Concebida originalmente por Carl Orff para la puesta en escena operística, hoy en día su oratorio es recordado y reproducido en la parte musical, a través de conciertos sinfónicos, pero también en el ballet y recitales de coro. Después de su estreno en 1937, con apabullantes ovaciones en su debut en Frankfurt, Carmina Burana significó un antes y un después en la carrera de Carl Orff; sin embargo, no fue grabada y reconocida mundialmente sino hasta los años 70, después de que la comunidad musical perdonara que el oratorio haya sido manchado por el nazismo, cuando el führer se adueñó de algunos de esos coros y los utilizó como himnos del movimiento. De su mal empleo como propaganda política, saltó a formar parte de las filas de la publicidad en erróneas circunstancias.
O Fortuna, velut luna statu variabilis, semper crescis aut decrescis; vita detestabilis — ¡Oh, Fortuna, como luna de estado variable: siempre creces o decreces!; la vida execrable—, la obertura de Carmina Burana de Carl Orff es un estruendo de emoción en el que se alaba a la diosa del destino.
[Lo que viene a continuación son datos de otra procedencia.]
`config.mk`:
```
export PLATFORM = sky130hd
export DESIGN_NAME = lru_dir_ctrl
export DESIGN_NICKNAME = d
export VERILOG_FILES = /design/src/rtl/lru_dir_pkg.sv /design/src/rtl/lru_dir_ctrl.sv
export SDC_FILE = /design/constraint.sdc
export NUM_CORES = 1
export LEC_CHECK = 0
export ABC_AREA = 1
export ABC_CLOCK_PERIOD_IN_PS = 1000
export BUFFER_PORTS_ARGS = -buffer_cell sky130_fd_sc_hd__buf_2
export CORE_AREA = 3 3 40 42
export DETAILED_ROUTE_END_ITERATION = 6
export DIE_AREA = 0 0 43 45
export PLACE_DENSITY = 0.32
export SYNTH_ARGS = -nofsm -noshare
export SYNTH_HDL_FRONTEND = slang
export SYNTH_SLANG_ARGS = --single-unit
```
`constraint.sdc`:
```
create_clock -name clk -period 1 [get_ports clk]
set_clock_uncertainty 0.05 [all_clocks]
set_input_delay 0.1 -clock clk [delete_from_list [all_inputs] [get_ports clk]]
set_output_delay 0.1 -clock clk [all_outputs]
set_load 0.02 [all_outputs]
```
`src/rtl/lru_dir_pkg.sv`:
```
// Shared types, constants and codes for the LRU cache directory.
package lru_dir_pkg;

  localparam int DEFAULT_SLOTS = 64;
  localparam int TAG_W = 32;
  localparam int SLOT_W = 6;

  localparam logic OP_ACCESS = 1'b0;
  localparam logic OP_INVAL = 1'b1;

  localparam logic [1:0] ST_HIT = 2'd0;
  localparam logic [1:0] ST_MISS = 2'd1;
  localparam logic [1:0] ST_RANGE = 2'd2;
  localparam logic [1:0] ST_INVAL = 2'd3;

  typedef struct packed {
    logic lookup;
    logic update;
    logic inval;
  } dir_cmd_t;

  typedef struct packed {
    logic hit;
    logic in_range;
    logic op_inval;
  } dir_stat_t;

endpackage

```
`src/rtl/lru_dir_ctrl.sv`:
```
// Controller state machine of the LRU cache directory.
module lru_dir_ctrl
  import lru_dir_pkg::*;
(
  input  logic      clk,
  input  logic      rst,
  input  logic      in_valid,
  output logic      in_ready,
  output logic      out_valid,
  input  logic      out_ready,
  input  dir_stat_t stat,
  output dir_cmd_t  cmd
);

  localparam logic [1:0] S_IDLE = 2'd0;
  localparam logic [1:0] S_LOOK = 2'd1;
  localparam logic [1:0] S_UPD = 2'd2;
  localparam logic [1:0] S_OUT = 2'd3;

  logic [1:0] state, state_next;

  always_comb begin
    state_next = state;
    cmd = '0;
    in_ready = 1'b0;
    out_valid = 1'b0;
    case (state)
      S_IDLE: begin
        in_ready = 1'b1;
        if (in_valid) state_next = S_LOOK;
      end
      S_LOOK: begin
        cmd.lookup = 1'b1;
        state_next = S_UPD;
      end
      S_UPD: begin
        if (stat.op_inval) cmd.inval = 1'b1;
        else if (stat.hit || stat.in_range) cmd.update = 1'b1;
        state_next = S_OUT;
      end
      S_OUT: begin
        out_valid = 1'b1;
        if (out_ready) state_next = S_IDLE;
      end
      default: state_next = S_IDLE;
    endcase
  end

  always_ff @(posedge clk) begin
    if (rst) state <= S_IDLE;
    else state <= state_next;
  end

endmodule

```
==> results.py <==
metrics = {
    "min_path": {
        "hp-class": "input port to register",
    },
    "detailed_routing": {
        "drc": 0,
        "drtAntennaViolNets": 0,
        "wirelength_um": 500,
        "drt-initial-drc-count": 3,
        "viasPerCell": 3.49,
        "vias": 206,
        "drt_pre_antenna_iters": 2,
        "drt-wirelength-per-cell_um": 8.47,
    },
    "clock_tree": {
        "clockBufferDepth": 2,
        "root_buffer": "clkbuf_4",
        "cts_made_buffers": 3,
        "clk_pin_slew_ns": 0.03,
        "clock_sinks": 2,
        "cts_tree": "done",
        "htree_levels": 1,
        "worstSkewPairLatency_ns": 0.22,
    },
    "logic_synthesis": {
        "yosysSeqAreaShare_pct": 21.8,
        "synth_seq_cells": 2,
        "syn_nets": 38,
        "synth.most_common_cell": "inv_1",
        "netlist.area_leader.share_pct": 27.2,
        "async_flop_share_pct": 0,
        "ys.flop_type": "dfxtp_1",
        "ys_types": 9,
        "ys_top_cells_by_count": "inv_1 (7), ha_1 (4), nand2_1 (4), nor2_1 (4)",
        "synth_area_leader_cell": "ha_1",
        "synth-edff-count": 0,
        "synth_area_leaders": "ha_1 (27%), dfxtp_1 (22%), inv_1 (14%)",
        "synth_warnings": 0,
        "synthesis.instances": 27,
        "syn_area_per_cell_um2": 6.81,
        "netlist_area_um2": 184,
    },
    "worst_setup_path": {
        "crit_buf_inv": 2,
        "cp_top_family": "flip-flops",
        "critPathCaptureType": "output port",
        "required_ns": 0.85,
        "worst_ep_arrival_time_ns": 1.01,
        "startpoint_type": "register",
        "crit_chain": "inv_4, ha_4, o21ai_2, nor2_2, buf_6",
        "crit_slowest_cell": "dfxtp_2",
        "crit_path_max_incr_delay_ns": 0.33,
        "critPathMaxFanout": 3,
        "critical_path_class": "register to output port",
    },
    "grt": {
        "grt_max_degree": 5,
        "grt_pass1_vias": 236,
        "grt_pass1_wl_mm": 1.06,
        "grt_antenna_before_repair": 0,
        "grt.overflow.total": 0,
        "groute.usage.overall_pct": 7.57,
    },
    "timing": {
        "final_hold_viol_count": 0,
        "drv_slew": 0,
        "max_slew.worst_pin.slew_ns": 0.115,
        "fmax_mhz": 861,
        "period_needed_ns": 1.16,
        "worst_slack_ns": -0.162,
        "relSlewSlack_pct": 92.3,
        "period_share_pct": 116,
        "setup_viol": 7,
        "hold_ws_ns": 0.0632,
        "rsz0062_at_grt": "true",
    },
    "floorplan": {
        "row_count": 13,
        "fp.dieW_um": 43,
        "die_area_mm2": 0.00194,
        "initial_core_util_pct": 14.3,
        "core_area_mm2": 0.00128,
        "ioPinCount": 12,
        "die_h_um": 45,
    },
    "place": {
        "gp_congestion": 0.650,
        "placed_cell_area_um2": 305,
        "hpwl_um": 421,
        "io_buffers": 11,
    },
    "cells_and_area": {
        "layout.nets": 57,
        "final_util_pct": 30.3,
        "largest_reg_flops": 2,
        "drive_gt1_share_pct": 68.2,
        "antenna_cells": 0,
        "area_growth_pct": 112,
        "reg.largest.list": "state x2",
        "fin_area_um2": 389,
        "regMostFlops": "state",
    },
    "run": {
        "max_cap_violations": 0,
    },
    "status": {
        "outcome": "finished, violations left",
        "failed_checks": "negative setup slack",
    },
    "pwr": {
        "p_per_area_mw_per_mm2": 2700,
        "ir_drop_mv": 0.899,
        "leakage_nw": 0.205,
    },
}
[worst paths after layout]
kind / from / end / slack [ns] / depth (start not counted)
worst max-delay path: state[0] / cmd[1] / -0.16 / 5
worst min-delay path: rst / state[1] / 0.06 / 4
worst max register to register: state[1] / state[0] / -0.04 / 6
worst min register to register: state[1] / state[1] / 0.49 / 2
[power breakdown]
part	internal (mW)	switching, mW
combinational	0.353	0.343
clock	0.132	0.0415
sequential	0.130	0.0527
total	0.615	0.437
[per-stage QoR]
stage / setup TNS [ns] / worst slack, ns / power, mW / cells
floorplan: -0.0161 / -0.0161 / 0.584 / 27
global placement: -0.136 / -0.0526 / 0.726 / 55
detailed placement: -0.138 / -0.0576 / 0.741 / 55
finish: -0.778 / -0.162 / 1.05 / 59
global route: -1.21 / -0.240 / 1.19 / 59
CTS: -0.849 / -0.176 / 1.06 / 58
[worst register-to-register path, delay by kind of cell (launching register included)]
family,cells,cell delay (ns)
flip-flops,1,0.35
AND/OR/NAND/NOR,4,0.22
adder cells (fa/ha/maj),1,0.16
buffers and inverters,1,0.14
[cell type report]
cell class | instances | area [um^2]
Clock buffer | 3 | 22.5
Fill cell | 151 | 896
Inverter | 7 | 28.8
Multi-Input combinational cell | 18 | 169
Sequential cell | 2 | 45.0
Tap cell | 15 | 18.8
Timing Repair Buffer | 14 | 105
[repair_timing]
item	in CTS	in global routing
endpoints found under the hold margin	0	0
setup buffers	0	1
endpoints found under the setup margin	7	7
pin swaps	2	0
resized for setup	15	0
hold buffers	0	0
[layer usage]
| metal | part of all wire (%) | vias up | track usage, % | wire length [um] |
|---|---|---|---|---|
| met4 | 0 | 0 | 7.23 | 0 |
| li1 | - | 113 | - | - |
| met5 | 0 | - | 0 | 0 |
| met2 | 54 | 5 | 10.8 | 272 |
| met1 | 41 | 88 | 9.38 | 203 |
| met3 | 5.0 | 0 | 1.59 | 25 |
[cell usage in the layout (no fill, tap or decap), types with 2 or more instances in the layout]
master    instances
ha_4              3
nor2_1            3
a21oi_1           2
buf_2             6
inv_1             5
buf_4             4
nand2_1           4
buf_6             4
clkbuf_4          3
[cell families (layout without fill, tap and decap cells)]
kind of cell,count (synthesis),in the layout,synth area share (%)
flip-flops,2,2,21.8
adder cells (fa/ha/maj),4,4,27.2
AND/OR/NAND/NOR,11,11,28.6
buffers and inverters,7,24,14.3
AO/OA/AOI/OAI,3,3,8.16
No activity file was read; power rests on OpenSTA's default activity.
Lo sorprendente de los textos de dicha obra es que no hayan desaparecido por su contenido profano, pues en ellos convergen temas variados, menos religiosos. Considerados como poemas gozosos, en estos escritos se vierten la sátira y la moral, el amor cortés y sensual, la naturaleza y la bacanal, para reflejar, según se dice, un poco la vida de estos goliardos.
En el rubro del amor, los cánticos de los Carmina Burana son posiblemente la compilación más rica del medievo: la lírica va del amor romántico e inaccesible, donde los jóvenes cantan a aquella mujer inalcanzable por su condición social superior, versus el amor voluptuoso y orgiástico, donde el placer y la carne están en primer plano —como en la escena quinta de 'Corte de amores', que versa lo siguiente: El amor vuela doquier, prendido por el placer. Donceles y vírgenes en su derecho únense. La muchacha sin galán de placer carecerá; tendrá en la noche ínfima en lo íntimo del pecho custodia —.
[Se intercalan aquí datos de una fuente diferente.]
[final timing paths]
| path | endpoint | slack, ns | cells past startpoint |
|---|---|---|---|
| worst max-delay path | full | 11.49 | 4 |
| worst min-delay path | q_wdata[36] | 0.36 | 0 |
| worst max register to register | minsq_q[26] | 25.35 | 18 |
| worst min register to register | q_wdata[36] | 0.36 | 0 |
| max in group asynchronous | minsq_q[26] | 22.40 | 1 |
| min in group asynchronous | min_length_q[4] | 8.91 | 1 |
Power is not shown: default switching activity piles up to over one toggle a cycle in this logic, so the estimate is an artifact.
`src/rtl/vn_pkg.sv`:
```
// Shared types and constants for the vector normalizer.
`timescale 1ns / 1ps
package vn_pkg;

	localparam int QDEPTH = 4;
	localparam logic [15:0] MIN_LEN_RST = 16'd1;
	localparam logic [31:0] SUM_ONE = 32'd65536;
	localparam logic [15:0] UNIT_ONE = 16'd16384;

	typedef struct packed {
		logic signed [15:0] in_x;
		logic signed [15:0] in_y;
		logic signed [15:0] in_z;
	} vn_in_t;

	typedef struct packed {
		logic signed [15:0] unit_x;
		logic signed [15:0] unit_y;
		logic signed [15:0] unit_z;
		logic [15:0] length;
		logic degenerate;
	} vn_out_t;

	// classified request handed from front to back
	typedef struct packed {
		logic [2:0][30:0] m2;
		logic [2:0][15:0] pv;
		logic [2:0] sgn;
		logic [31:0] s;
		logic passthru;
		logic deg;
	} vn_entry_t;

endpackage

```
`src/rtl/vn_fifo.sv`:
```
// Short request queue between front and back.
`timescale 1ns / 1ps
module vn_fifo #(
	parameter int DEPTH = vn_pkg::QDEPTH
) (
	input logic clk,
	input logic arst_n,
	input logic wr,
	input vn_pkg::vn_entry_t wdata,
	output logic full,
	input logic rd,
	output vn_pkg::vn_entry_t rdata,
	output logic empty
);
	import vn_pkg::*;

	localparam int PW = (DEPTH > 1) ? $clog2(DEPTH) : 1;
	localparam int CW = $clog2(DEPTH + 1);

	vn_entry_t mem_q [DEPTH];
	logic [PW-1:0] wp_q, rp_q;
	logic [CW-1:0] cnt_q;
	logic do_wr, do_rd;

	assign full = (cnt_q == CW'(DEPTH));
	assign empty = (cnt_q == '0);
	assign do_wr = wr && !full;
	assign do_rd = rd && !empty;
	assign rdata = mem_q[rp_q];

	always_ff @(posedge clk) begin
		if (do_wr) mem_q[wp_q] <= wdata;
	end

	always_ff @(posedge clk or negedge arst_n) begin
		if (!arst_n) begin
			wp_q <= '0;
			rp_q <= '0;
			cnt_q <= '0;
		end else begin
			if (do_wr) wp_q <= (wp_q == PW'(DEPTH - 1)) ? '0 : wp_q + PW'(1);
			if (do_rd) rp_q <= (rp_q == PW'(DEPTH - 1)) ? '0 : rp_q + PW'(1);
			if (do_wr && !do_rd) cnt_q <= cnt_q + CW'(1);
			else if (do_rd && !do_wr) cnt_q <= cnt_q - CW'(1);
		end
	end

endmodule

```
Aunque los poemas amorosos forman la mayor parte de este oratorio, están también los poemas satírico-morales. Algunos de ellos realizan una crítica a la corruptibilidad que permeaba en los tribunales civiles y religiosos y otros más sobre la abundancia y la codicia insaciable.
“Todo lo que he escrito hasta la fecha se puede destruir. Con Carmina Burana empiezan mis obras completas”, aseveraba Orff acerca de su legado. Además de Carmina Burana, tuvo otras composiciones notables como Catulli Carmina y Triunfo de Afrodita, que juntas forman un tríptico musical al que llamó Trionfi.
Además de estas plausibles obras, Orff es un parteaguas en la enseñanza pedagógica musical: el Método Orff, en que desarrolló sus pioneras ideas educativas, Carl compaginó el gesto, la poseía y la lírica, pero sobre todo puso especial énfasis en que la instrucción musical está en la rítmica, cuyo origen está en el lenguaje, los movimientos y las percusiones.